A man in a suit and tie with the words " keith cobourne ".

Roth, Unbound: A Writer and his Books, Claudia Roth Pierpoint, 2013

This is a special book written about a very special writer.  Pierpoint, a New Yorker staff writer for more than 20 years, has had unusual access to Roth as a friend and a reader of his works in progress.

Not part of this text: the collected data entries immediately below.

Context: an optimization exercise on an open-source flow, tuned for small area and a short achievable clock period. The choices shown serve that exercise and are no tape-out recipe. Where RTL was checked, it was by simulation tests only, not by an equivalence proof against the original. Power figures rest on the tool's default switching activity, not on a simulated workload.

==> inputs of run a <==
// I2C_Master
module I2C_Master (clk, reset, address, byteenable, chipselect, writedata, readdata, write, read, i2c_sda_in, i2c_sda_out, i2c_scl, ref_clk_test, debug_port);
	input		clk, reset;
	input		read, write, chipselect;
	input	[1:0]	address;
	input	[3:0]	byteenable;
	input	[31:0]	writedata;
	output reg [31:0] readdata;
	input		i2c_sda_in;
	output		i2c_sda_out;
	output		i2c_scl;
	output		ref_clk_test;
	output	[14:0]	debug_port;
	localparam ADDRESS	= 2'b00;
	localparam DATA		= 2'b01;
	localparam STATUS	= 2'b10;
	localparam CONTROL	= 2'b11;
	reg [31:0]	slave_address;
	reg [31:0]	control_reg;
	reg [7:0]	tx_fifo_data_in;
	reg		tx_fifo_wr_req;
	reg		clr_tx_fifo_overflow;
	reg		clr_rx_fifo_overflow;
	reg		chipselect_del;
	wire [7:0]	tx_fifo_data_out;
	wire		tx_fifo_rd_req;
	wire		tx_fifo_full, tx_fifo_empty, tx_fifo_overflow;
	wire [5:0]	tx_fifo_wr_index, tx_fifo_rd_index;
	wire [7:0]	rx_fifo_data_in;
	wire		rx_fifo_wr_req;
	wire		rx_fifo_rd_req;
	wire [7:0]	rx_fifo_data_out;
	wire		rx_fifo_full, rx_fifo_empty, rx_fifo_overflow;
	wire [5:0]	rx_fifo_wr_index, rx_fifo_rd_index;
	wire		BUSY, ACK_ERROR;
  ...
clock: 4.5 ns
lec_check: 0
cap_margin: 20
core_margin: 2
core_utilization: 50
place_density: 0.65
setup_slack_margin: 1.8
slew_margin: 20
run.sh (not shown) runs the stock make flow with config.mk's settings and CLKGATE_MAP_FILE= SYNTH_SCRIPT=/design/flow/synth_recipe.tcl, a recipe that flattens the netlist after the stock synthesis.
==> run b (differences from run a) <==
--- a/flow/design.v
+++ b/flow/design.v
@@ -12,35 +12,17 @@
 	input			clear_overflow_request,
 	output reg [5:0]	wr_index,
 	output reg [5:0]	rd_index
 );
 	reg [7:0] memory [0:63];
 	wire push = wr_req & ~full;
 	wire pop  = rd_req & ~empty;
-	wire [7:0] wr_hi = 8'd1 << wr_index[5:3];
-	wire [7:0] wr_lo = 8'd1 << wr_index[2:0];
-	wire [7:0] rd_hi = 8'd1 << rd_index[5:3];
-	wire [7:0] rd_lo = 8'd1 << rd_index[2:0];
-	reg  [7:0] rd_word;
-	integer k;
-	always @(*)
-	begin
-		rd_word = 8'd0;
-		for (k = 0; k < 64; k = k + 1)
-			rd_word = rd_word | (memory[k] & {8{rd_hi[k/8] & rd_lo[k%8]}});
-	end
-	genvar i;
-	generate
-		for (i = 0; i < 64; i = i + 1)
-		begin : row
-			always @(posedge clock)
-				if (push & wr_hi[i/8] & wr_lo[i%8])
-					memory[i] <= wr_data;
-		end
-	endgenerate
+	always @(posedge clock)
+		if (push)
+			memory[wr_index] <= wr_data;
 	always @(posedge clock)
 	begin
 		if (reset)
 		begin
 			wr_index <= 6'd0;
 			rd_index <= 6'd0;
 			rd_data  <= 8'd0;
@@ -50,15 +32,15 @@
 		else
 		begin
 			if (push)
 				wr_index <= wr_index + 6'd1;
 			if (pop)
 			begin
 				rd_index <= rd_index + 6'd1;
-				rd_data  <= rd_word;
+				rd_data  <= memory[rd_index];
 			end
 			if (push & ~pop)
 			begin
 				empty <= 1'b0;
 				full  <= (wr_index + 6'd1 == rd_index);
 			end
 			if (pop & ~push)
@@ -165,16 +147,16 @@
 	wire load_cfg = ~reset & pre_tick & (state == IDLE) & ~Rd_data_flag & start_fsm_next;
 	always @(posedge clk)
 	begin
 		if (load_cfg)
 		begin
 			R_W_N_r			<= start_fsm & control_reg[0];
 			USE_REGISTER_r		<= start_fsm & control_reg[7];
-			REGISTER_r		<= control_reg[15:8];
-			USE_REPEATED_START_r	<= control_reg[16];
+			REGISTER_r		<= {8{start_fsm}} & control_reg[15:8];
+			USE_REPEATED_START_r	<= start_fsm & control_reg[16];
 		end
 	end
 	always @(posedge clk)
 	begin
 		if (reset)
 			tx_fifo_rd_en_sig_del	<= 1'b0;
 		else
@@ -430,24 +412,26 @@
 	wire [7:0]	rx_fifo_data_out;
 	wire		rx_fifo_full, rx_fifo_empty, rx_fifo_overflow;
 	wire [5:0]	rx_fifo_wr_index, rx_fifo_rd_index;
 	wire		BUSY, ACK_ERROR;
 	wire [31:0]	status = {rx_fifo_rd_index, rx_fifo_wr_index, tx_fifo_rd_index, tx_fifo_wr_index,
 				  BUSY, ACK_ERROR, tx_fifo_empty, tx_fifo_full, tx_fifo_overflow,
 				  rx_fifo_empty, rx_fifo_full, rx_fifo_overflow};
-	wire rc = read & chipselect;
-	wire sel_address = rc & (address == ADDRESS);
-	wire sel_data    = rc & (address == DATA);
-	wire sel_status  = rc & (address == STATUS);
-	wire sel_control = rc & (address == CONTROL);
 	always @(*)
-		readdata = ({32{sel_address}} & slave_address)
-			 | ({32{sel_data}}    & {24'b0, rx_fifo_data_out})
-			 | ({32{sel_status}}  & status)
-			 | ({32{sel_control}} & control_reg);
+	begin
+		if (read && chipselect)
+			case (address)
+				ADDRESS: readdata = slave_address;
+				DATA:    readdata = {24'b0, rx_fifo_data_out};
+				STATUS:  readdata = status;
+				CONTROL: readdata = control_reg;
+			endcase
+		else
+			readdata = 32'b0;
+	end
 	wire bus_write = write & chipselect;
 	always @(posedge clk)
 	begin
 		if (reset)
 		begin
 			slave_address	<= 32'h0;
 			control_reg	<= 32'h0;
SETUP_SLACK_MARGIN = default   (was 1.8)
==> comparison table <==
metric	run a	run b
Run status	finished clean	finished clean
Total instance count after detailed placement	4772	4171
Portion of netlist area occupied by mux cells	3.29%	14.0%
Post-synthesis average cell area	14.0 sq um	16.5 sq um
Worst flop-to-flop path startpoint	TX_FIFO_inst.full	RX_FIFO_inst.rd_index[0]
Routed met2 length	75.7 mm	53.0 mm
Start point of the critical path	address[1]	chipselect
Hold Path Origin	clr_rx_fifo_overflow	clr_tx_fifo_overflow
Layout cells sized above 1	22.4%	17.7%
Number of nets in the final layout	3817	3071
P per Cell Area	378 nW/um^2	396 nW/um^2
FF-to-FF setup slack	1.71 ns	1.04 ns
TritonRoute pass-1 iters	6	8
Worst setup endpoint	readdata[5]	readdata[20]
Maximum VDD drop	0.363 mV	0.338 mV
Final-layout clock-cell area share	6.28%	6.63%
Function not checked in run b: the RTL went through the layout flow alone.

-- static timing again, ports no longer ideal --
No port has a modelled driver above. Below, the same layouts with a new extraction and two added sets of constraints. Step 1 sets driving cells, clkbuf_16 on the clock port and buf_2 on the other inputs (assumed; they add their load-dependent delay and slew). Step 2, shift: input delay + t, output delay - t, t = (earliest + latest rising clock arrival at the registers) / 2. This alone moves slack from input paths to output paths. a / b / c = no drivers / after step 1 / after step 2; a / b = the first two.
run | t, ns | setup WS [ns] | worst setup path after step 2 | latest minus earliest clock arrival (ns) | cell pins on the clock port's net
run a | 0.792 | 1.589 / 1.402 / 1.232 | input to register | 0.044 / 0.044 | 1
run b | 0.750 | 0.663 / 0.638 / 0.638 | input to output | 0.023 / 0.023 | 1
After both steps setup and hold are still met in every run listed. The setup slack of run a, which loses most, moves by -0.187 ns with the drivers and by -0.357 ns with both steps.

Using that access to talk to him over the years, she combines the biographical details with a close reading of his books and presents them together chronologically, book by book, marriage by marriage, death by death to provide a full and incisive portrait of this All-American writer who is also Jewish, a Newark native, a man who has chosen ‘work’ over ‘love and life’, a winner of National Book Awards, a Pulitzer, two National Book Critics Circle Awards, and White House honors, not to mention being only the third living person honored with a Library of America volume (in this case 9).  From Goodbye Columbus in 1959 at the age of 25, to Nemesis at the age of 76, Roth has turned out 31 novels, mostly using Nathan Zuckerman as his narrator and alter ego.  Influenced by Bellow, Malamud, Chekhov, Gide, Camus, and James, by his Newark Jewish roots, by his solitude in CT, by his love of NYC and its music, life, and close rubbing, by his disastrous two marriages, by his time in Czechoslovakia, London,  and Israel,  and by his love of the US and writing, Roth is a giant.  His relationships with writers (Updike, Levi, Kundera, Pinter) are interestingly explored.  A bit overwhelming, the book succeeds in the title’s goal by painting the inextricable binding of a writer’s life and his books.